THE DATA

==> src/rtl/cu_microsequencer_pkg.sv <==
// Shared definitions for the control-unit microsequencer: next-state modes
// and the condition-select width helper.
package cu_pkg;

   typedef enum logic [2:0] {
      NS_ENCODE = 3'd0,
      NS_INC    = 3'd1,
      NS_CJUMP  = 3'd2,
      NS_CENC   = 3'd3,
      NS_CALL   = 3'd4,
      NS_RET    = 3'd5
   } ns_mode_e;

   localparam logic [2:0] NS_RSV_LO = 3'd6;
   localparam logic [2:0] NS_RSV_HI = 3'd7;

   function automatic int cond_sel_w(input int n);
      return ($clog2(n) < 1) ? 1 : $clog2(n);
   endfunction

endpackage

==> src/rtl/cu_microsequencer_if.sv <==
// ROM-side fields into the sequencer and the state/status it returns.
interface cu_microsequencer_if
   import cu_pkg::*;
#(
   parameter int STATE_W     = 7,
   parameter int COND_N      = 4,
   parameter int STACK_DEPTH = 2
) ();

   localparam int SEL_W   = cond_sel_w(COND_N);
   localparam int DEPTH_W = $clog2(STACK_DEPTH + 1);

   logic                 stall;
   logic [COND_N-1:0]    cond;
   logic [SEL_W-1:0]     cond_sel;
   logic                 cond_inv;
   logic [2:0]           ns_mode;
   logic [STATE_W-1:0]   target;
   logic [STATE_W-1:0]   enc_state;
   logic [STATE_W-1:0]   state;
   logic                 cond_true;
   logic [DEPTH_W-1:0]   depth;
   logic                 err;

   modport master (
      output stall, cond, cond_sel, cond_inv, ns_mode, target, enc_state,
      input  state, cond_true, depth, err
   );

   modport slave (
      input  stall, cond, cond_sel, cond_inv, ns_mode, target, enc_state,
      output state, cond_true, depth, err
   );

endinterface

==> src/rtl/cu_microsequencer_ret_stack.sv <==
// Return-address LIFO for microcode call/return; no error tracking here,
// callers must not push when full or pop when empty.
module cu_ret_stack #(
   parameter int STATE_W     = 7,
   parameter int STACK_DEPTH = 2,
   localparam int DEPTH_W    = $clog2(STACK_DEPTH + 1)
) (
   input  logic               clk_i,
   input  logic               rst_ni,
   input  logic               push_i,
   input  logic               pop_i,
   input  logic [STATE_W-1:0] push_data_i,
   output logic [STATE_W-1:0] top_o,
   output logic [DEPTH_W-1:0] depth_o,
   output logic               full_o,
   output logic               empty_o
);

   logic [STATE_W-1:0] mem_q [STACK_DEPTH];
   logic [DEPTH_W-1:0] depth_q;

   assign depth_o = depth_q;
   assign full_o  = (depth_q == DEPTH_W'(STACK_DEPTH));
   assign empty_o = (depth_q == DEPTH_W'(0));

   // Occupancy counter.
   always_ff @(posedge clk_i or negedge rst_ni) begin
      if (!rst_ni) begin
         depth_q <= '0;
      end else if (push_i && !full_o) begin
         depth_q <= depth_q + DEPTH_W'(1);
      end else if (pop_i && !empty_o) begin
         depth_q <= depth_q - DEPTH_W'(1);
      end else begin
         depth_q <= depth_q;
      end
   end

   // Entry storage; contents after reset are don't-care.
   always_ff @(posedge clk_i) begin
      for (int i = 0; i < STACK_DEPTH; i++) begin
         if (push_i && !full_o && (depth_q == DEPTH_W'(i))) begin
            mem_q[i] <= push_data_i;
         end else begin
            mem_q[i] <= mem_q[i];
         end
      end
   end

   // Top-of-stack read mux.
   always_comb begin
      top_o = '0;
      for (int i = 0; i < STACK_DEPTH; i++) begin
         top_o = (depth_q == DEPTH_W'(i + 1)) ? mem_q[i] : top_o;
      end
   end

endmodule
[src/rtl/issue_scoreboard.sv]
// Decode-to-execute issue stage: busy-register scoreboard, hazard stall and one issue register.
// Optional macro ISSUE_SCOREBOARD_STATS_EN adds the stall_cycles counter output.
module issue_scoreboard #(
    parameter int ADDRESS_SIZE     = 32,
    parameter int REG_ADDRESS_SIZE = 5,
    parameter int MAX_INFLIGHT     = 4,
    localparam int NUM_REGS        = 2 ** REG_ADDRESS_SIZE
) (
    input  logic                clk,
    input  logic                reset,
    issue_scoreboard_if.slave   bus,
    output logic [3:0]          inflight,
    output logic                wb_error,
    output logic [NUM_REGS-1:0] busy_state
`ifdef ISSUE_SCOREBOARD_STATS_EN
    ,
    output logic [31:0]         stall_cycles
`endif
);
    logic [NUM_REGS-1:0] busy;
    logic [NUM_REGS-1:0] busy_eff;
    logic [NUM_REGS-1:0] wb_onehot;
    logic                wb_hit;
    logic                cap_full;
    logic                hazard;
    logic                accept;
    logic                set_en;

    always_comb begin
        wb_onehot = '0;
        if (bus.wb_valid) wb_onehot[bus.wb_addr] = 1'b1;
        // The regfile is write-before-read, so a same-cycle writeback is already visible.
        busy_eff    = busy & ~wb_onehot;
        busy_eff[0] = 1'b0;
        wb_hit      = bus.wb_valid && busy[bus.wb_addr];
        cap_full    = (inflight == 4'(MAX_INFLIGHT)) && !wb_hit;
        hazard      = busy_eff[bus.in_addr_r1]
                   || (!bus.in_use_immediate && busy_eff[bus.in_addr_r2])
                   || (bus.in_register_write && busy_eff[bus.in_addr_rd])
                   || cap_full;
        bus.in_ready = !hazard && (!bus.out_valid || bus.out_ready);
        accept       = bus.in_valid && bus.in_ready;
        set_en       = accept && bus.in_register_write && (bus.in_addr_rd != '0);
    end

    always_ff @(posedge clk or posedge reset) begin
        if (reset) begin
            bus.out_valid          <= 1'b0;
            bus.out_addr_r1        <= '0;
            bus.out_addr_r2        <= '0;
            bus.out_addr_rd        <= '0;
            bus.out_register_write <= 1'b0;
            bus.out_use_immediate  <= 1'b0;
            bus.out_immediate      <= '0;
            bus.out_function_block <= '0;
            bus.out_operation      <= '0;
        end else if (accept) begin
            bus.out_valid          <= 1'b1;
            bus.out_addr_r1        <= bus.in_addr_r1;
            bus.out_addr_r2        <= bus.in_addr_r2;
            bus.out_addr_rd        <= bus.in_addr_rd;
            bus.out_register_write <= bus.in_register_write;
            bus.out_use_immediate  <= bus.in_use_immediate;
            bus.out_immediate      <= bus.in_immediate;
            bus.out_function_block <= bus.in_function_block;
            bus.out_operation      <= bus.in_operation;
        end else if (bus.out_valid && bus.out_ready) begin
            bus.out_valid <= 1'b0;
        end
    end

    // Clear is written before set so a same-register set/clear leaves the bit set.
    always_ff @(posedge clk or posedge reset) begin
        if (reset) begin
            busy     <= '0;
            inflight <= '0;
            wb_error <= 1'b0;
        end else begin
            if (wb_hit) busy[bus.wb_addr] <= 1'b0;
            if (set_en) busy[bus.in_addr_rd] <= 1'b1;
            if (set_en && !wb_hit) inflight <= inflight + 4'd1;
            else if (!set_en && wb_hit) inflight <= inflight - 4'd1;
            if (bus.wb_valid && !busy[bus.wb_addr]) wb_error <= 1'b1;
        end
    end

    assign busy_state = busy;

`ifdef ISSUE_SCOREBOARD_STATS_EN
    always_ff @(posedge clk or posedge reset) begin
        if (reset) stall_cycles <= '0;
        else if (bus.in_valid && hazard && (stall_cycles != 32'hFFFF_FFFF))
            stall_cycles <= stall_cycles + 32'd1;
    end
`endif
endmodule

TASK PROMPT
The string "accept" may appear in the entries. Say how many lines contain it, as a bare number.

EXERCISE SOLUTION
4